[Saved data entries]
## src/rtl/sel_pkg.sv

```systemverilog
// Purpose: Shared constants for the serial configuration ROM loader
// Assumes: 100 MHz ref_clk, three-wire serial ROM with 16-bit words
// Notes: Register selects, field positions, keys, opcodes and timing
package sel_pkg;
    // Register selects on the host register port
    localparam logic [1:0] REG_KEY = 2'h0;
    localparam logic [1:0] REG_CMD = 2'h1;
    localparam logic [1:0] REG_DATA = 2'h2;
    // Unlock keys
    localparam logic [31:0] KEY_FIRST = 32'hAA55_9966;
    localparam logic [31:0] KEY_SECOND = 32'h6699_55AA;
    // Command register fields
    localparam int CMD_COMPLETE_BIT = 25;
    localparam int CMD_ERROR_BIT = 24;
    localparam int CMD_RETRY_BIT = 24;
    localparam int CMD_OP_LSB = 22;
    localparam int CMD_INDEX_LSB = 16;
    // Reset values
    localparam logic COMPLETE_RESET = 1'b1;
    localparam logic ERROR_RESET = 1'b0;
    localparam logic [1:0] OP_RESET = 2'h0;
    localparam logic [5:0] INDEX_RESET = 6'h00;
    localparam logic [15:0] DATA_RESET = 16'h0000;
    // Operation codes
    localparam logic [1:0] OP_MISC = 2'h0;
    localparam logic [1:0] OP_WRITE = 2'h1;
    localparam logic [1:0] OP_READ = 2'h2;
    localparam logic [1:0] OP_ERASE = 2'h3;
    // Loaded configuration byte
    localparam logic [5:0] CFG_WORD_INDEX = 6'h07;
    localparam int CFG_WAKE_BIT = 4;
    localparam int CFG_DEBUG_BIT = 2;
    localparam int CFG_SWAP_BIT = 1;
    localparam int CFG_OPTROM_BIT = 0;
    localparam int LOAD_WORDS = 8;
    // Serial frame layout
    localparam logic [4:0] HDR_BITS = 5'h09;
    localparam logic [4:0] FRAME_BITS = 5'h19;
    localparam logic [4:0] DUMMY_SLOT = 5'h08;
    // Timing
    localparam int CLK_PERIOD_NS = 10;
    localparam int SK_HALF_NS = 500;
    localparam int SK_HALF_CYCLES = (SK_HALF_NS + CLK_PERIOD_NS - 1) / CLK_PERIOD_NS;
    localparam int WR_TIMEOUT_NS = 10000000;
    localparam int WR_TIMEOUT_CYCLES = WR_TIMEOUT_NS / CLK_PERIOD_NS;
endpackage

```

## src/rtl/sel_loader.sv

```systemverilog
// Purpose: Serial configuration ROM loader and software access registers
// Assumes: Host register port on ref_clk; ROM data pin is asynchronous
// Notes: Loads words after reset, then serves unlocked software access
`timescale 1ns/1ps
// Functional notes
// - After every reset, read the stored ROM words out to the configuration registers.
// - Software reaches the ROM through registers of the controller register space.
// - Command and data registers open only after the two key words back to back.
// - Writing one to the retry bit re-runs the pending operation.
// - A finished read leaves the addressed ROM word in the data register.
// - Completion flag at bit 25 reads one when done; resets to one.
// - Error flag at bit 24 reads one when the last operation failed.
// - Write-only retry control at bit 24, reset zero, for a stuck operation.
// - Op code field bits 23:22, read-write, resets to 00.
// - Index field bits 21:16, read-write, resets to 00.
// - Data register holds the word to write and returns the word read.
// - Loaded configuration bit 4 enables the wake signal.
// - Loaded configuration bit 2 opens debug register access.
// - Loaded configuration bit 1 byte-swaps configuration ROM read data.
// - Loaded configuration bit 0 sets the option ROM enable.
module sel_loader #(
    parameter int LOAD_WORDS = sel_pkg::LOAD_WORDS,
    parameter logic [5:0] CFG_INDEX = sel_pkg::CFG_WORD_INDEX,
    parameter int SK_HALF = sel_pkg::SK_HALF_CYCLES,
    parameter int WR_TIMEOUT_CYCLES = sel_pkg::WR_TIMEOUT_CYCLES
) (
    // Clock and reset
    input wire logic ref_clk,
    input wire logic rst_n,
    // Host register port
    input wire logic [1:0] regSel,
    input wire logic regWrEn,
    input wire logic regRdEn,
    input wire logic [31:0] regWrData,
    output logic [31:0] regRdData,
    output logic regRdValid,
    // Serial ROM pins
    output logic romCs,
    output logic romSk,
    output logic romDi,
    input wire logic romDo,
    // Loaded word stream
    output logic loadWrEn,
    output logic [5:0] loadIndex,
    output logic [15:0] loadData,
    output logic loadDone,
    // Loaded configuration
    output logic wakeSignalEnable,
    output logic debugAccessEnable,
    output logic cfgRomByteSwap,
    output logic optionRomEnable
);
    typedef enum logic [2:0] {
        LD_ISSUE = 3'b001,
        LD_WAIT = 3'b010,
        SW_READY = 3'b100
    } sel_state_t;

    sel_state_t state_ff, nxt_state;
    logic [5:0] loadIdx_ff;
    logic doMeta_ff, doSync_ff;
    logic keyStage_ff, unlocked_ff;
    logic complete_ff, error_ff;
    logic [1:0] opCode_ff;
    logic [5:0] index_ff;
    logic [15:0] data_ff;
    logic pendStart_ff;
    logic [31:0] regRdData_ff;
    logic regRdValid_ff;
    logic loadWrEn_ff, loadDone_ff;
    logic [5:0] loadIndex_ff;
    logic [15:0] loadData_ff;
    logic wake_ff, debug_ff, swap_ff, optRom_ff;
    logic engDone, engErr;
    logic [15:0] engRd;

    // Register decode
    wire ready = state_ff == SW_READY;
    wire keyWr = regWrEn & (regSel == sel_pkg::REG_KEY);
    wire cmdWr = regWrEn & (regSel == sel_pkg::REG_CMD) & unlocked_ff;
    wire dataWr = regWrEn & (regSel == sel_pkg::REG_DATA) & unlocked_ff;
    wire [1:0] wrOp = regWrData[sel_pkg::CMD_OP_LSB+:2];
    wire [5:0] wrIndex = regWrData[sel_pkg::CMD_INDEX_LSB+:6];
    wire retryReq = cmdWr & regWrData[sel_pkg::CMD_RETRY_BIT];
    wire cmdLaunch = cmdWr & (retryReq | (wrOp != sel_pkg::OP_WRITE));
    wire dataLaunch = dataWr & (opCode_ff == sel_pkg::OP_WRITE);
    wire swLaunch = ready & (cmdLaunch | dataLaunch);
    wire swStart = ready & pendStart_ff;
    wire engStart = (state_ff == LD_ISSUE) | swStart;
    wire [1:0] engOp = ready ? opCode_ff : sel_pkg::OP_READ;
    wire [5:0] engIdx = ready ? index_ff : loadIdx_ff;
    wire swDone = ready & engDone;
    wire loadGot = (state_ff == LD_WAIT) & engDone;
    wire loadLast = loadIdx_ff == 6'(LOAD_WORDS - 1);
    wire keyOk = keyStage_ff & (regWrData == sel_pkg::KEY_SECOND);
    wire keyFirst = regWrData == sel_pkg::KEY_FIRST;
    wire [31:0] cmdView = {6'h00, complete_ff, error_ff, opCode_ff, index_ff, 16'h0000};
    wire [31:0] dataView = {16'h0000, data_ff};
    wire cmdRd = (regSel == sel_pkg::REG_CMD) & unlocked_ff;
    wire dataRd = (regSel == sel_pkg::REG_DATA) & unlocked_ff;
    wire [31:0] rdMux = cmdRd ? cmdView : dataRd ? dataView : 32'h0000_0000;

    // ROM data pin synchroniser
    always_ff @(posedge ref_clk) begin
        if (!rst_n) begin
            doMeta_ff <= 1'b0;
            doSync_ff <= 1'b0;
        end else begin
            doMeta_ff <= romDo;
            doSync_ff <= doMeta_ff;
        end
    end

    // Load sequencing
    always_comb begin
        nxt_state = state_ff;
        unique case (state_ff)
            LD_ISSUE: nxt_state = LD_WAIT;
            LD_WAIT: if (engDone) nxt_state = loadLast ? SW_READY : LD_ISSUE;
            SW_READY: nxt_state = SW_READY;
        endcase
    end

    always_ff @(posedge ref_clk) begin
        if (!rst_n) state_ff <= LD_ISSUE;
        else state_ff <= nxt_state;
    end

    always_ff @(posedge ref_clk) begin
        if (!rst_n) loadIdx_ff <= 6'h00;
        else if (loadGot && !loadLast) loadIdx_ff <= loadIdx_ff + 6'h01;
    end

    // Loaded word stream
    always_ff @(posedge ref_clk) begin
        if (!rst_n) begin
            loadWrEn_ff <= 1'b0;
            loadDone_ff <= 1'b0;
            loadIndex_ff <= 6'h00;
            loadData_ff <= 16'h0000;
        end else begin
            loadWrEn_ff <= loadGot;
            if (loadGot && loadLast) loadDone_ff <= 1'b1;
            if (loadGot) loadIndex_ff <= loadIdx_ff;
            if (loadGot) loadData_ff <= engRd;
        end
    end

    // Configuration byte capture
    always_ff @(posedge ref_clk) begin
        if (!rst_n) begin
            wake_ff <= 1'b0;
            debug_ff <= 1'b0;
            swap_ff <= 1'b0;
            optRom_ff <= 1'b0;
        end else if (loadGot && loadIdx_ff == CFG_INDEX) begin
            wake_ff <= engRd[sel_pkg::CFG_WAKE_BIT];
            debug_ff <= engRd[sel_pkg::CFG_DEBUG_BIT];
            swap_ff <= engRd[sel_pkg::CFG_SWAP_BIT];
            optRom_ff <= engRd[sel_pkg::CFG_OPTROM_BIT];
        end
    end

    // Unlock key sequence
    always_ff @(posedge ref_clk) begin
        if (!rst_n) begin
            keyStage_ff <= 1'b0;
            unlocked_ff <= 1'b0;
        end else if (keyWr) begin
            unlocked_ff <= keyOk;
            keyStage_ff <= keyFirst;
        end
    end

    // Command fields
    always_ff @(posedge ref_clk) begin
        if (!rst_n) begin
            opCode_ff <= sel_pkg::OP_RESET;
            index_ff <= sel_pkg::INDEX_RESET;
        end else if (cmdWr && !retryReq) begin
            opCode_ff <= wrOp;
            index_ff <= wrIndex;
        end
    end

    // Launch one cycle after the register write so fields are settled
    always_ff @(posedge ref_clk) begin
        if (!rst_n) pendStart_ff <= 1'b0;
        else pendStart_ff <= swLaunch;
    end

    // Status flags, completion set wins over a same-cycle launch
    always_ff @(posedge ref_clk) begin
        if (!rst_n) begin
            complete_ff <= sel_pkg::COMPLETE_RESET;
            error_ff <= sel_pkg::ERROR_RESET;
        end else begin
            if (swDone) complete_ff <= 1'b1;
            else if (swStart) complete_ff <= 1'b0;
            if (swDone) error_ff <= engErr;
        end
    end

    // Data register
    always_ff @(posedge ref_clk) begin
        if (!rst_n) data_ff <= sel_pkg::DATA_RESET;
        else if (swDone && opCode_ff == sel_pkg::OP_READ) data_ff <= engRd;
        else if (dataWr) data_ff <= regWrData[15:0];
    end

    // Register read port
    always_ff @(posedge ref_clk) begin
        if (!rst_n) begin
            regRdData_ff <= 32'h0000_0000;
            regRdValid_ff <= 1'b0;
        end else begin
            regRdValid_ff <= regRdEn;
            if (regRdEn) regRdData_ff <= rdMux;
        end
    end

    sel_uwire_engine #(
        .SK_HALF(SK_HALF),
        .TIMEOUT(WR_TIMEOUT_CYCLES)
    ) u_engine (
        .ref_clk(ref_clk),
        .rst_n(rst_n),
        .start(engStart),
        .opCode(engOp),
        .index(engIdx),
        .wrData(data_ff),
        .done(engDone),
        .error(engErr),
        .rdData(engRd),
        .doIn(doSync_ff),
        .romCs(romCs),
        .romSk(romSk),
        .romDi(romDi)
    );

    assign regRdData = regRdData_ff;
    assign regRdValid = regRdValid_ff;
    assign loadWrEn = loadWrEn_ff;
    assign loadIndex = loadIndex_ff;
    assign loadData = loadData_ff;
    assign loadDone = loadDone_ff;
    assign wakeSignalEnable = wake_ff;
    assign debugAccessEnable = debug_ff;
    assign cfgRomByteSwap = swap_ff;
    assign optionRomEnable = optRom_ff;

    // Checks
    load_start_a: assert property (@(posedge ref_clk)
        $rose(rst_n) |-> engStart && !ready)
        else $error("load did not start after reset");
    lock_hold_a: assert property (@(posedge ref_clk) disable iff (!rst_n)
        (!unlocked_ff && regWrEn && regSel == sel_pkg::REG_CMD)
        |=> $stable(opCode_ff) && $stable(index_ff) && !pendStart_ff)
        else $error("locked command register changed");
    unlock_seq_a: assert property (@(posedge ref_clk) disable iff (!rst_n)
        (keyWr && keyStage_ff && regWrData == sel_pkg::KEY_SECOND) |=> unlocked_ff)
        else $error("key pair did not unlock");
    relock_key_a: assert property (@(posedge ref_clk) disable iff (!rst_n)
        (keyWr && !keyOk) |=> !unlocked_ff ##1 (unlocked_ff || !pendStart_ff))
        else $error("stray key write left registers open");
    retry_run_a: assert property (@(posedge ref_clk) disable iff (!rst_n)
        (ready && retryReq) |=> engStart ##1 !complete_ff || engDone)
        else $error("retry did not relaunch");
    read_data_a: assert property (@(posedge ref_clk) disable iff (!rst_n)
        (swDone && opCode_ff == sel_pkg::OP_READ) |=> data_ff == $past(engRd) && complete_ff)
        else $error("read word not in data register");
    complete_clr_a: assert property (@(posedge ref_clk) disable iff (!rst_n)
        (swStart && !engDone) |=> !complete_ff)
        else $error("completion not cleared on launch");
    cmd_view_a: assert property (@(posedge ref_clk) disable iff (!rst_n)
        (regRdEn && cmdRd) |=> regRdValid && regRdData[25:16] ==
        $past({complete_ff, error_ff, opCode_ff, index_ff}))
        else $error("command read view wrong");
    cfg_bits_a: assert property (@(posedge ref_clk) disable iff (!rst_n)
        (loadWrEn && loadIndex == CFG_INDEX) |-> wakeSignalEnable == loadData[4] &&
        debugAccessEnable == loadData[2] && cfgRomByteSwap == loadData[1] &&
        optionRomEnable == loadData[0])
        else $error("configuration bits not taken from loaded byte");
endmodule

```

## src/rtl/sel_uwire_engine.sv

```systemverilog
// Purpose: Serial ROM bit engine: one read, write, erase or mode frame
// Assumes: doIn synchronised to ref_clk; SK_HALF of 3 or more
// Notes: A start while busy aborts the frame in flight and begins anew
`timescale 1ns/1ps
module sel_uwire_engine #(
    parameter int SK_HALF = sel_pkg::SK_HALF_CYCLES,
    parameter int TIMEOUT = sel_pkg::WR_TIMEOUT_CYCLES
) (
    // Clock and reset
    input wire logic ref_clk,
    input wire logic rst_n,
    // Operation request
    input wire logic start,
    input wire logic [1:0] opCode,
    input wire logic [5:0] index,
    input wire logic [15:0] wrData,
    // Operation result
    output logic done,
    output logic error,
    output logic [15:0] rdData,
    // Serial pins
    input wire logic doIn,
    output logic romCs,
    output logic romSk,
    output logic romDi
);
    localparam int DW = $clog2(SK_HALF + 1);
    localparam int TW = $clog2(TIMEOUT + 1);
    typedef enum logic [3:0] {
        EN_IDLE = 4'b0001,
        EN_SHIFT = 4'b0010,
        EN_GAP = 4'b0100,
        EN_POLL = 4'b1000
    } sel_eng_state_t;

    sel_eng_state_t state_ff, nxt_state;
    logic [DW-1:0] divCnt_ff;
    logic [TW-1:0] pollCnt_ff;
    logic [4:0] bitCnt_ff;
    logic [24:0] frame_ff;
    logic [15:0] rdShift_ff;
    logic [1:0] op_ff;
    logic dummyBad_ff;

    wire tick = divCnt_ff == DW'(SK_HALF - 1);
    wire shifting = state_ff == EN_SHIFT;
    wire riseTick = shifting & tick & ~romSk;
    wire fallTick = shifting & tick & romSk;
    wire [4:0] frameLen = (op_ff == sel_pkg::OP_READ || op_ff == sel_pkg::OP_WRITE) ?
        sel_pkg::FRAME_BITS : sel_pkg::HDR_BITS;
    wire lastBit = fallTick & (bitCnt_ff == frameLen - 5'h01);
    wire needsPoll = op_ff == sel_pkg::OP_WRITE || op_ff == sel_pkg::OP_ERASE;
    wire gapEnd = (state_ff == EN_GAP) & tick;
    // Pin reads stale until the synchroniser has seen the select
    wire pollSettled = pollCnt_ff > TW'(1);
    wire pollHit = (state_ff == EN_POLL) & doIn & pollSettled;
    wire pollOut = (state_ff == EN_POLL) & ~doIn & (pollCnt_ff == TW'(TIMEOUT - 1));
    wire finish = (gapEnd & ~needsPoll) | pollHit | pollOut;

    // Frame sequencing
    always_comb begin
        nxt_state = state_ff;
        unique case (state_ff)
            EN_IDLE: nxt_state = state_ff;
            EN_SHIFT: if (lastBit) nxt_state = EN_GAP;
            EN_GAP: if (gapEnd) nxt_state = needsPoll ? EN_POLL : EN_IDLE;
            EN_POLL: if (pollHit | pollOut) nxt_state = EN_IDLE;
        endcase
        if (start) nxt_state = EN_SHIFT;
    end

    always_ff @(posedge ref_clk) begin
        if (!rst_n) state_ff <= EN_IDLE;
        else state_ff <= nxt_state;
    end

    // Serial clock divider
    always_ff @(posedge ref_clk) begin
        if (!rst_n || start || tick || state_ff == EN_IDLE) divCnt_ff <= '0;
        else divCnt_ff <= divCnt_ff + DW'(1);
    end

    // Shifting
    always_ff @(posedge ref_clk) begin
        if (!rst_n) begin
            frame_ff <= '0;
            bitCnt_ff <= 5'h00;
            op_ff <= sel_pkg::OP_RESET;
        end else if (start) begin
            frame_ff <= {1'b1, opCode, index, wrData};
            bitCnt_ff <= 5'h00;
            op_ff <= opCode;
        end else if (fallTick) begin
            frame_ff <= {frame_ff[23:0], 1'b0};
            bitCnt_ff <= bitCnt_ff + 5'h01;
        end
    end

    always_ff @(posedge ref_clk) begin
        if (!rst_n) begin
            rdShift_ff <= 16'h0000;
            dummyBad_ff <= 1'b0;
        end else if (start) begin
            dummyBad_ff <= 1'b0;
        end else if (fallTick) begin
            rdShift_ff <= {rdShift_ff[14:0], doIn};
            if (bitCnt_ff == sel_pkg::DUMMY_SLOT && op_ff == sel_pkg::OP_READ)
                dummyBad_ff <= doIn;
        end
    end

    // Ready polling after a program cycle
    always_ff @(posedge ref_clk) begin
        if (!rst_n || gapEnd) pollCnt_ff <= '0;
        else if (state_ff == EN_POLL) pollCnt_ff <= pollCnt_ff + TW'(1);
    end

    // Pins
    always_ff @(posedge ref_clk) begin
        if (!rst_n) begin
            romCs <= 1'b0;
            romSk <= 1'b0;
            romDi <= 1'b0;
        end else if (start) begin
            romCs <= 1'b1;
            romSk <= 1'b0;
            romDi <= 1'b1;
        end else begin
            if (lastBit || pollHit || pollOut) romCs <= 1'b0;
            else if (gapEnd && needsPoll) romCs <= 1'b1;
            if (riseTick) romSk <= 1'b1;
            else if (fallTick) romSk <= 1'b0;
            if (fallTick) romDi <= lastBit ? 1'b0 : frame_ff[23];
        end
    end

    // Result
    always_ff @(posedge ref_clk) begin
        if (!rst_n) begin
            done <= 1'b0;
            error <= 1'b0;
            rdData <= 16'h0000;
        end else begin
            done <= finish & ~start;
            if (finish) error <= pollOut | (gapEnd & dummyBad_ff);
            if (gapEnd && op_ff == sel_pkg::OP_READ) rdData <= rdShift_ff;
        end
    end
endmodule

```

__Work instruction__
If a line above holds the string "engStart", return it as it stands.

__Answer to the problem__
    wire engStart = (state_ff == LD_ISSUE) | swStart;
        .start(engStart),
        $rose(rst_n) |-> engStart && !ready)
        (ready && retryReq) |=> engStart ##1 !complete_ff || engDone)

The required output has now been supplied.